Records from a dataset:
---
$ cat config.mk
export PLATFORM = sky130hd
export DESIGN_NAME = spp_queue
export DESIGN_NICKNAME = d
export VERILOG_FILES = /design/src/rtl/spp_pkg.sv /design/src/rtl/spp_queue.sv
export SDC_FILE = /design/constraint.sdc
export NUM_CORES = 1
export LEC_CHECK = 0
export ABC_AREA = 1
export BUFFER_PORTS_ARGS = -buffer_cell sky130_fd_sc_hd__buf_2
export CAP_MARGIN = 20
export CORE_MARGIN = 5
export CORE_UTILIZATION = 40
export CTS_CLUSTER_SIZE = 14
export DETAILED_ROUTE_END_ITERATION = 8
export PLACE_DENSITY_LB_ADDON = 0.15
export SYNTH_ARGS = -nofsm -noshare
export SYNTH_HDL_FRONTEND = slang
export SYNTH_SLANG_ARGS = --single-unit
export TNS_END_PERCENT = 30
$ cat constraint.sdc
create_clock -name clock -period 1.57 [get_ports clock]
set_input_delay 0.0785 -clock clock [delete_from_list [all_inputs] [get_ports clock]]
set_output_delay 0.0785 -clock clock [all_outputs]
set_load 0.02 [all_outputs]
---
• _ACTIVITY_:
In full and word for word, reproduce the data above.

• _RESULT OF THE TASK_:
$ cat config.mk
export PLATFORM = sky130hd
export DESIGN_NAME = spp_queue
export DESIGN_NICKNAME = d
export VERILOG_FILES = /design/src/rtl/spp_pkg.sv /design/src/rtl/spp_queue.sv
export SDC_FILE = /design/constraint.sdc
export NUM_CORES = 1
export LEC_CHECK = 0
export ABC_AREA = 1
export BUFFER_PORTS_ARGS = -buffer_cell sky130_fd_sc_hd__buf_2
export CAP_MARGIN = 20
export CORE_MARGIN = 5
export CORE_UTILIZATION = 40
export CTS_CLUSTER_SIZE = 14
export DETAILED_ROUTE_END_ITERATION = 8
export PLACE_DENSITY_LB_ADDON = 0.15
export SYNTH_ARGS = -nofsm -noshare
export SYNTH_HDL_FRONTEND = slang
export SYNTH_SLANG_ARGS = --single-unit
export TNS_END_PERCENT = 30
$ cat constraint.sdc
create_clock -name clock -period 1.57 [get_ports clock]
set_input_delay 0.0785 -clock clock [delete_from_list [all_inputs] [get_ports clock]]
set_output_delay 0.0785 -clock clock [all_outputs]
set_load 0.02 [all_outputs]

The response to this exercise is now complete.